LE DICHIARAZIONI DEL PADRE

Il padre della ragazza, adesso, non si da pace e racconta, in una lunga intervista rilasciata a Il Corriere della Sera, la difficile situazione che stava vivendo sua figlia. “Fino a prima di Ferragosto continuava a vivere da reclusa con il terrore di incrociarlo”, ha dichiarato l’uomo. Vanessa, infatti, era da mesi che temeva la reazione del suo ex fidanzato. “Quando dopo botte e parolacce mia figlia l’ha mollato, quando io gli ho tolto le chiavi di casa, ha cominciato ad appostarsi per ore sotto le finestre o davanti al panificio dove Vanessa lavorava”, ha proseguito il padre. Per questo motivo, la 26enne si era rivolta alle autorità nella speranza di ottenere maggiore protezione.

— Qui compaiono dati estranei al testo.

Context: an optimization exercise on an open-source flow, tuned for small area, a short achievable clock period and few clock cycles per item. The choices shown serve that exercise and are no tape-out recipe. In this exercise RTL edits were held to simulation tests only and were not proved equivalent to the original.

== run a ==
==> flow/design.v <==
module ofdm_frame_sched #(
    parameter int DW   = 8,
    parameter int NFFT = 128
) (
    input  logic          clk,
    input  logic          reset,
    input  logic          sym_valid,
    output logic          sym_ready,
    input  logic [DW-1:0] sym_i,
    input  logic [DW-1:0] sym_q,
    input  logic          sink_ready,
    output logic          sink_valid,
    output logic          sink_sop,
    output logic          sink_eop,
    output logic [DW-1:0] sink_real,
    output logic [DW-1:0] sink_imag,
    output logic          frame_done
);
    localparam int H  = NFFT / 2;
    localparam int AW = $clog2(H);
    localparam int KW = $clog2(NFFT);
    localparam logic [DW-1:0] MIN_VAL = {1'b1, {(DW-1){1'b0}}};
    localparam logic [DW-1:0] MAX_VAL = {1'b0, {(DW-1){1'b1}}};
    logic [2*DW-1:0] ring [H];
    logic [2*DW-1:0] din;
    assign din = {sym_i, sym_q};
    logic [AW-1:0] wpos;      
    logic [AW-1:0] wr_j;      
    logic          wf;        
    logic [KW-1:0] rd_k;      
    logic          rf;        
    logic [AW-1:0] rpos;      
    logic          ahead;
    logic          accept;
    logic          avail;     
    logic          tap_ok;    
    logic          byp_ok;    
    logic [3:0]    wen;       
    logic [H/8-1:0] tsel;     
    logic          o_load;
    assign ahead  = wf ^ rf;
    assign accept = sym_valid && sym_ready;
    assign o_load = (!sink_valid || sink_ready) && (tap_ok || (byp_ok && sym_valid));
    always_ff @(posedge clk) begin
        ring[0] <= ring[H-1];
        for (int p = 1; p < H; p++) begin
            if (p < 8 && p[0] && sym_valid && wen[p/2]) ring[p] <= din;
            else                                          ring[p] <= ring[p-1];
        end
    end
    logic [AW-1:0] wpos_n, wr_j_n, rpos_n;
    logic [KW-1:0] rd_k_n;
    logic          wf_n, rf_n, ahead_n;
    always_comb begin
        wr_j_n = accept ? wr_j + 1'b1 : wr_j;
        wf_n   = (accept && wr_j == AW'(H - 1)) ? ~wf : wf;
        if (accept) wpos_n = (wr_j[1:0] == 2'd3) ? wpos - AW'(6) : wpos + AW'(2);
        else        wpos_n = wpos + 1'b1;
        rd_k_n = o_load ? rd_k + 1'b1 : rd_k;
        rf_n   = (o_load && rd_k == KW'(NFFT - 1)) ? ~rf : rf;
        if (!o_load)              rpos_n = rpos + 1'b1;
        else if (!rd_k[KW-1])     rpos_n = (rd_k[1:0] == 2'd3) ? rpos - AW'(6) : rpos + AW'(2);
        else                      rpos_n = (rd_k[1:0] == 2'd0) ? rpos + AW'(8) : rpos;
        ahead_n = wf_n ^ rf_n;
    end
    logic sym_ready_n, avail_n;
    always_comb begin
        sym_ready_n = (wpos_n[AW-1:3] == '0) && wpos_n[0] &&
                      (!ahead_n || (wr_j_n == '0 && rd_k_n[KW-1] && rd_k_n[KW-2:0] != '0));
        avail_n     = ahead_n || (rd_k_n[AW-1:0] != wr_j_n);
    end
    always_ff @(posedge clk) begin
        if (reset) begin
            wpos      <= AW'(1);
            wr_j      <= '0;
            wf        <= 1'b0;
            rd_k      <= '0;
            rf        <= 1'b0;
            rpos      <= '0;
            sym_ready <= 1'b1;
            wen       <= 4'b0001;
            avail     <= 1'b0;
            tap_ok    <= 1'b0;
            byp_ok    <= 1'b1;
            tsel      <= '0;
        end else begin
            wpos      <= wpos_n;
            wr_j      <= wr_j_n;
            wf        <= wf_n;
            rd_k      <= rd_k_n;
            rf        <= rf_n;
            rpos      <= rpos_n;
            sym_ready <= sym_ready_n;
            for (int i = 0; i < 4; i++)
                wen[i] <= sym_ready_n && (wpos_n[2:0] == 3'(2*i+1));
            avail     <= avail_n;
            tap_ok    <= avail_n && (rpos_n[2:0] == 3'd0);
            byp_ok    <= !avail_n && sym_ready_n;
            for (int e = 0; e < H/8; e++)
                tsel[e] <= avail_n && (rpos_n[AW-1:3] == (AW-3)'(e));
        end
    end
    logic [2*DW-1:0] smp;
    logic [DW-1:0]   si, sq, re_n, im_n, nq;
    always_comb begin
        smp = avail ? '0 : din;
        for (int e = 0; e < H/8; e++)
            smp = smp | ({(2*DW){tsel[e]}} & ring[8*e]);
    end
    assign si  = smp[2*DW-1:DW];
    assign sq  = smp[DW-1:0];
    always_comb begin
        logic seen;
        seen = 1'b0;
        for (int i = 0; i < DW; i++) begin
            nq[i] = sq[i] ^ seen;
            seen  = seen | sq[i];
        end
        if (sq == MIN_VAL) nq = MAX_VAL;
    end
    always_comb begin
        re_n = si;
        im_n = sq;
        if (rd_k == '0) begin
            im_n = '0;
        end else if (rd_k == KW'(H)) begin
            re_n = sq;
            im_n = '0;
        end else if (rd_k[KW-1]) begin
            im_n = nq;
        end
    end
    always_ff @(posedge clk) begin
        if (reset) begin
            sink_valid <= 1'b0;
        end else begin
            sink_valid <= o_load || (sink_valid && !sink_ready);
        end
    end
    always_ff @(posedge clk) begin
        if (o_load) begin
            sink_sop  <= (rd_k == '0);
            sink_eop  <= (rd_k == KW'(NFFT - 1));
            sink_real <= re_n;
            sink_imag <= im_n;
        end
    end
    assign frame_done = sink_valid && sink_ready && sink_eop;
endmodule
Settings: LEC_CHECK=0, CAP_MARGIN=20, CORE_MARGIN=2, CORE_UTILIZATION=50, CTS_BUF_LIST=sky130_fd_sc_hd__clkbuf_16, CTS_CLUSTER_DIAMETER=60, CTS_CLUSTER_SIZE=30, PLACE_DENSITY=0.65, SETUP_SLACK_MARGIN=3.65, SLEW_MARGIN=20; clock period 6.5 ns.
standard.sh (not shown) runs the stock make flow with config.mk's settings and CLKGATE_MAP_FILE= SYNTH_SCRIPT=/design/flow/synth_recipe.tcl, a recipe that flattens the netlist after the stock synthesis.
==> flow/flow/run.sh <==
#!/bin/bash
set -euo pipefail
export BUFFER_PORTS_ARGS="-buffer_cell sky130_fd_sc_hd__buf_2"
export CTS_ARGS="-sink_clustering_enable -repair_clock_nets -buf_list sky130_fd_sc_hd__clkbuf_16 -sink_clustering_size 30 -sink_clustering_max_diameter 60 -dont_use_dummy_load"
bash standard.sh > standard_flow.log 2>&1
Testbench counts of run a, summed over its fixed seeds: cycles 16,392, frames 128.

LE MINACCE E IL RILASCIO IMMEDIATO

La denuncia, come raccontato dal genitore, è arrivata a seguito di un episodio che aveva fatto scatto l’allarme: “Abbiamo scoperto che con un duplicato delle chiavi la sera si intrufolava nel sottotetto di casa mia, una sorta di ripostiglio, e dalla canna del camino ascoltava le nostre chiacchiere“. Ma non era l’unica strategia adottata dall’ex fidanzato di Vanessa. Antonino Sciuto continuava a spiare la ragazza “con dei Gps, delle scatolette nere piazzate sotto la macchina di Vanessa e sotto la mia. Come hanno scoperto i carabinieri quando finalmente, chiamati da mia figlia, lo hanno arrestato“. Dopo una notte passata in caserma, però, l’uomo è stato rilasciato con il divieto di avvicinarsi alla giovane. Ma domenica notte è accaduto ciò che si poteva evitare se solo l’ex fidanzato della 26enne fosse stato fermato in tempo.

LA DINAMICA DELL’ACCADUTO

Secondo una prima ricostruzione, come riportata dal programma televisivo l’Estate in Diretta, Antonino è arrivato sul lungomare di Acitrezza – frazione marinara di Aci Castello – con un’auto non sua. L’uomo è sceso dall’automobile è l’ha sparata. Sciuto l’ha poi raggiunta presa per i capelli e le ha sparato un colpo alla testa, una vera esecuzione. I colpi esplosi in totale sono 7.

IL RITROVAMENTO 

L’uomo è stato impiccato in un casolare di Trecastagni. Dove è stato trovato c’era una scritta: “Vi voglio Bene”, dedica indirizzata, forse ai due figli di 10 e 5 anni.